Transactions and error handling in stored procedures

  • Hi,

    I recently started learning about transactions and error handing in stored procedures. I created a stored procedure (which is shown on the bottom) and tried to create a case where it would fail to see that a rollback really happens, but it does not seem to work. What am I missing? Will rollback happen in specific cases only?

    I tried two different scenarios:

    1. For the 2nd statement, insert into non-existant table [i.e. insert into ClientPreferences2]

    2. Start running a stored procedure and stop it in the middle of execution

    In both cases, no rollback seems to have happened. In case 1, data got deleted by 1st query and then sp failed with message that table does not exist. Why no rollback?

    In case 2 sp always seems to finish with all the changes made and committed:

    CREATE PROCEDURE TEST(@ClientName VARCHAR(255), @PublicationIDList VARCHAR(8000))

    AS

    BEGIN

    SET NOCOUNT ON

    DECLARE @er INT

    BEGIN TRANSACTION

    DELETE FROM ClientPreferences

    WHERE ClientName = @ClientName

    SELECT @er = @@ERROR

    IF @er <> 0 GOTO ERROR_EXIT

    INSERT INTO ClientPreferences(ClientName, ID, IDType, Include)

    SELECT @ClientName, ID, 'Publication', 1

    FROM fnsplitter(@PublicationIDList)

    SELECT @er = @@ERROR

    IF @er <> 0 GOTO ERROR_EXIT

    COMMIT TRANSACTION

    RETURN 1

    ERROR_EXIT:

    ROLLBACK TRANSACTION

    RETURN 0

    END

    GO

    If I understand correctly both of the cases I tried are fatal cases. Can someone suggest which test case will show me whether the code is working properly or not?

    Thank you!

  • @@Error doesn't catch unsexistent objects or missing permissions, all those kind of things tipically happening outside any query. It only catches error inside the queries, as let say, datatype overflow or casting errors. You must take care of unexisting objects explicitly.

    For your secont test, cancel doesn't immediately cancel the job. The server waits until is in a position to finish cleanly and then breake the execution, then by the time it reaches that point the commit was already made. Take this into account when processing massive quantities of information ...you cannot easily terminate a 20 million record update in the middle of the process.

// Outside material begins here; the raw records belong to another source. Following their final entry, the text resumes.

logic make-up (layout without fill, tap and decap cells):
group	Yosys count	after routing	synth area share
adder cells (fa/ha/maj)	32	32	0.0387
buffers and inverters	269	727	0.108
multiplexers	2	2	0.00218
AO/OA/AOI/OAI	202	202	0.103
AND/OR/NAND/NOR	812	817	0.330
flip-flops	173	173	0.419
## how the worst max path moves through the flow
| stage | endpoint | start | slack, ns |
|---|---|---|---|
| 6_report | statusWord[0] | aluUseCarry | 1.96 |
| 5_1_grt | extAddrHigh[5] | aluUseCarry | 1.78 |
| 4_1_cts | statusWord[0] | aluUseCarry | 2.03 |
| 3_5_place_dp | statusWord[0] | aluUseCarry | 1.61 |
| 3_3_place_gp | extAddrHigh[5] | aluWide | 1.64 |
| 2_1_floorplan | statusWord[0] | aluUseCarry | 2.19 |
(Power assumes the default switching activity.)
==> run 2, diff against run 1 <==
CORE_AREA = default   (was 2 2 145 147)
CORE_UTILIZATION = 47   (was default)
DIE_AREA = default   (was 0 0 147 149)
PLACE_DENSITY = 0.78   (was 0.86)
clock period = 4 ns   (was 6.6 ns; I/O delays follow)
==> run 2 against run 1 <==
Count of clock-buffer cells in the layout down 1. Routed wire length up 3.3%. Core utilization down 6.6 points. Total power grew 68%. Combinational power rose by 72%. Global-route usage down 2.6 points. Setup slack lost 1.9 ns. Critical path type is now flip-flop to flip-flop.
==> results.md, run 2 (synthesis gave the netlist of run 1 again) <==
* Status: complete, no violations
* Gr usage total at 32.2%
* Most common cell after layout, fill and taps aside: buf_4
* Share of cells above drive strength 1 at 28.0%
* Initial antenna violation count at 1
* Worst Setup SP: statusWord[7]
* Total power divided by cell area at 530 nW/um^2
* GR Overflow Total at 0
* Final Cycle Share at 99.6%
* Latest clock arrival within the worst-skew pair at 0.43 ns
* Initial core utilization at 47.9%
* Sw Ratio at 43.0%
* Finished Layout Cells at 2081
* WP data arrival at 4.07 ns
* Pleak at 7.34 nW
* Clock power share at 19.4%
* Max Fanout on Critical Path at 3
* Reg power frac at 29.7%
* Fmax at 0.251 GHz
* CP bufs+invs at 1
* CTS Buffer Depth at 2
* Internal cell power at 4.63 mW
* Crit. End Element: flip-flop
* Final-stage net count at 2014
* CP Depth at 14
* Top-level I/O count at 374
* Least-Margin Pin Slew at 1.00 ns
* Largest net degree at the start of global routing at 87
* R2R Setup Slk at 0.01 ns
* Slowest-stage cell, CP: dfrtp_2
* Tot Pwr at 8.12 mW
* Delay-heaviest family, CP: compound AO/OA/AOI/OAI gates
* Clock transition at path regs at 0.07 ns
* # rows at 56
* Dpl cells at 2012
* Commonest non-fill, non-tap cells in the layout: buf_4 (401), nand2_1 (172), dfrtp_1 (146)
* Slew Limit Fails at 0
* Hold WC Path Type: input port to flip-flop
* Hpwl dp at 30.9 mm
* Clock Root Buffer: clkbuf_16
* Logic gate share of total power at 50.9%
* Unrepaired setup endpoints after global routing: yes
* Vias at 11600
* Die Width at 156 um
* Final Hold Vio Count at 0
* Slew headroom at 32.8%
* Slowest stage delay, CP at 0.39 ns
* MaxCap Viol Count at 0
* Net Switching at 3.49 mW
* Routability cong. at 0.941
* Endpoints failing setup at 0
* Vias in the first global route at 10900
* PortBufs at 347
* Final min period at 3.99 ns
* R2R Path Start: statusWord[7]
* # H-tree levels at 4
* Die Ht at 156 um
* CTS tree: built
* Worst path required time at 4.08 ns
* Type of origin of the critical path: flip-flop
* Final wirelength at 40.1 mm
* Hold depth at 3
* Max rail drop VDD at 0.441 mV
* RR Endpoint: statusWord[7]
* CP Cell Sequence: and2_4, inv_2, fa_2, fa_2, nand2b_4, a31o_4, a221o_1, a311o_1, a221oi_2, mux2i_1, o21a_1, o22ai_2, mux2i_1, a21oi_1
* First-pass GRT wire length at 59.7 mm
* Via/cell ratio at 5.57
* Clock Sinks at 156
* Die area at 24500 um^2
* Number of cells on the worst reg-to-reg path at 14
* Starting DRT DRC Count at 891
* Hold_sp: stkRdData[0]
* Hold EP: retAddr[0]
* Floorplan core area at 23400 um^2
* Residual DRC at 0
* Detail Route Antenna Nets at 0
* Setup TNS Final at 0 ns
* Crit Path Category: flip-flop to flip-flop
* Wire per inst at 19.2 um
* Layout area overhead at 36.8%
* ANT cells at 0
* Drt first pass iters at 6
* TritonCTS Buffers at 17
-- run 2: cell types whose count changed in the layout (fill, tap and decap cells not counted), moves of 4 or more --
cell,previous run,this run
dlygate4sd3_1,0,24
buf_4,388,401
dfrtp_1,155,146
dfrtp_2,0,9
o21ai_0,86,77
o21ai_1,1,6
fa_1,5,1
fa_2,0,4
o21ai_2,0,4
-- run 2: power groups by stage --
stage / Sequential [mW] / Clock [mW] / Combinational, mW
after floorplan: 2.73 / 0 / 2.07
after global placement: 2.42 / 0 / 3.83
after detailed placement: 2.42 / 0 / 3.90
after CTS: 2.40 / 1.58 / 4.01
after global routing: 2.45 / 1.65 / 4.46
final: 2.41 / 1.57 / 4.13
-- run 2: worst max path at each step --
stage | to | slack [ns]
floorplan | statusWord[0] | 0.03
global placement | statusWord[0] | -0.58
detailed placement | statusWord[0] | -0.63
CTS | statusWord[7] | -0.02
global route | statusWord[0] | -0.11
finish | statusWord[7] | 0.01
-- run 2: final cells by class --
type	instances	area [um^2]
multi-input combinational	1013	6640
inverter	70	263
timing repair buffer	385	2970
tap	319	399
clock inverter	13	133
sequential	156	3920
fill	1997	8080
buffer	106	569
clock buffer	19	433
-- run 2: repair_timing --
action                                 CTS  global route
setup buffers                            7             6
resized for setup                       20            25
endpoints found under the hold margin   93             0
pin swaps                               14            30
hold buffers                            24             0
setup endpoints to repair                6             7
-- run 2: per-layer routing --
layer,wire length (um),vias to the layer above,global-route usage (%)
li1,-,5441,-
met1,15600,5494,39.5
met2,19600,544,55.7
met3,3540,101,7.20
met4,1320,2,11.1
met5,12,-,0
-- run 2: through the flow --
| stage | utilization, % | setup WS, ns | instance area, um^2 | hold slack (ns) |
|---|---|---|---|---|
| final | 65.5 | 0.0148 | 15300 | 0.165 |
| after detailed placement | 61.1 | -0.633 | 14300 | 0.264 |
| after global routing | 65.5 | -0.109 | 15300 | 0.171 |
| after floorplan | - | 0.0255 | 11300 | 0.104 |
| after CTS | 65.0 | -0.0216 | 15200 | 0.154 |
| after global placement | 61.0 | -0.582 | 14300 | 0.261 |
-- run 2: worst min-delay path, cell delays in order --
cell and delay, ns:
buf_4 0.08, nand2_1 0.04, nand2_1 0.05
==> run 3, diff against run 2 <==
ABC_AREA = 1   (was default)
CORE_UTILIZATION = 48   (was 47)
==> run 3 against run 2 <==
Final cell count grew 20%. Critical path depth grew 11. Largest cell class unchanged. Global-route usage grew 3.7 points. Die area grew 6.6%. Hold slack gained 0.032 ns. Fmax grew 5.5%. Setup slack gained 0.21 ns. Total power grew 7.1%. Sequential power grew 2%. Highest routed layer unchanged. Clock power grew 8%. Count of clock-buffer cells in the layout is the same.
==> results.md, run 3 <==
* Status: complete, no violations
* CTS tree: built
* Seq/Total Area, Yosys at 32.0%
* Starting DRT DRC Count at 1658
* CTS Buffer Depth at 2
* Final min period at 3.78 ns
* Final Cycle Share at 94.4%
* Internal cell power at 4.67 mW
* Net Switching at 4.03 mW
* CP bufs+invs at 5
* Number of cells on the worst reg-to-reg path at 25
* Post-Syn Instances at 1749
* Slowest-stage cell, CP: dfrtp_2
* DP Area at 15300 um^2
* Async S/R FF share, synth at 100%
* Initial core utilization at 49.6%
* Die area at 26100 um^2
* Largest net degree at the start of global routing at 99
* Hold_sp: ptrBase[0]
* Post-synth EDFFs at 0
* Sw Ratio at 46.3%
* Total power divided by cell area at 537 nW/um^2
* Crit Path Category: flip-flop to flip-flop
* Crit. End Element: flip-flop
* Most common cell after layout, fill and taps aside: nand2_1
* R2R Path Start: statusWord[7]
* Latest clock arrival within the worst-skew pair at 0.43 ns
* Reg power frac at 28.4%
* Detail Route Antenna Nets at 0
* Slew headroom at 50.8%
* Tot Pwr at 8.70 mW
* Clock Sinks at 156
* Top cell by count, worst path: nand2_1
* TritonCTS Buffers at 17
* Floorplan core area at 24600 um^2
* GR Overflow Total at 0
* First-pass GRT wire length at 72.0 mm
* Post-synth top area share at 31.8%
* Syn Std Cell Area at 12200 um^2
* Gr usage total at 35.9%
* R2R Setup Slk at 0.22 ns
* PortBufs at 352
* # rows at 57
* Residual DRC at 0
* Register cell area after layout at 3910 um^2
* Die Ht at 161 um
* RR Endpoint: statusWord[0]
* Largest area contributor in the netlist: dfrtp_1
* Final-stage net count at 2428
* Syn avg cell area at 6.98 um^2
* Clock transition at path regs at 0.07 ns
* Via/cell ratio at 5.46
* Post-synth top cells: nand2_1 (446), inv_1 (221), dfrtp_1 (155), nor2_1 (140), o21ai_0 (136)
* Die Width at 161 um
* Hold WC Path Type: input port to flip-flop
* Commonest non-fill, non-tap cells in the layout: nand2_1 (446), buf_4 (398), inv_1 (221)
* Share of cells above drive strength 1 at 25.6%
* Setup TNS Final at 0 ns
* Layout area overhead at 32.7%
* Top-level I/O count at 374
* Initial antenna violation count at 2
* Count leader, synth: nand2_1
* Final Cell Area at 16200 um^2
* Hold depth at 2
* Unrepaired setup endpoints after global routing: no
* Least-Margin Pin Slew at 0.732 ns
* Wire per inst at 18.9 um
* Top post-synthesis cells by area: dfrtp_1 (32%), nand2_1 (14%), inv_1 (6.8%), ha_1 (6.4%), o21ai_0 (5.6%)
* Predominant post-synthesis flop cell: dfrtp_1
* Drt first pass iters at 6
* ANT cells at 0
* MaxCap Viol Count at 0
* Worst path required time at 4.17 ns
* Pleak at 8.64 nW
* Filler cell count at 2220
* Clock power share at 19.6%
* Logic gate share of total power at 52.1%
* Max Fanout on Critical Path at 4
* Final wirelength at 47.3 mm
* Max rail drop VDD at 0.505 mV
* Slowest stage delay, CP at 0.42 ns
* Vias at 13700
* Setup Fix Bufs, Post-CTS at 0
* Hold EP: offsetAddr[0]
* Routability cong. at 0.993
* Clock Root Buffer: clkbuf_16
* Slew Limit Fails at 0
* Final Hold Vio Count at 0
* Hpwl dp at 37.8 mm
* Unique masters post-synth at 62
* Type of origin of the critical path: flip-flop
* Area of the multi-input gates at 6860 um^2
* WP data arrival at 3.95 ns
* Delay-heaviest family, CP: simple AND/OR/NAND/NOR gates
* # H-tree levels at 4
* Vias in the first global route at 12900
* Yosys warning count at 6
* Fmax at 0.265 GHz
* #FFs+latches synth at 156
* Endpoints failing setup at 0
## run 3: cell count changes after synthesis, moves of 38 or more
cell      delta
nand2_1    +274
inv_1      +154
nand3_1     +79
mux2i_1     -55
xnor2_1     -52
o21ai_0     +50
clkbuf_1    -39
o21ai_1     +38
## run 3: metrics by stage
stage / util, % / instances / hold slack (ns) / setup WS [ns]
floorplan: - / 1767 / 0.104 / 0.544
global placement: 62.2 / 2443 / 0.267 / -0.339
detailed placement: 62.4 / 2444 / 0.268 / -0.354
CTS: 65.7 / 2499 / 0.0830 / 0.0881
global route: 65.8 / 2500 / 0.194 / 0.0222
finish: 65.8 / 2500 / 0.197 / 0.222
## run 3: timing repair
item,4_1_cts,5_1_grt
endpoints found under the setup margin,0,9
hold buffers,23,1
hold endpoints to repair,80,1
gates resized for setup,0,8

    By the way, tipically the return 0 is used for "no errors" and anything else as "something happened". You're currently used inverted. I'ts just a convention (you're not forced to use it), but you'll see that all the system procedures uses that same way.

  • I typically do this

    BEGIN TRAN

    DELETE xxx

    if @@Error <> 0

    begin

    rollback transaction

    return 1

    end

    UPDATE xxx

    if @@error <> 0

    begin

    rollback transaction

    return 2

    end

    commit transaction

    I want to rollback right away, not go into any type of GOTO statement. And as mentioned above, not everything is cancelled.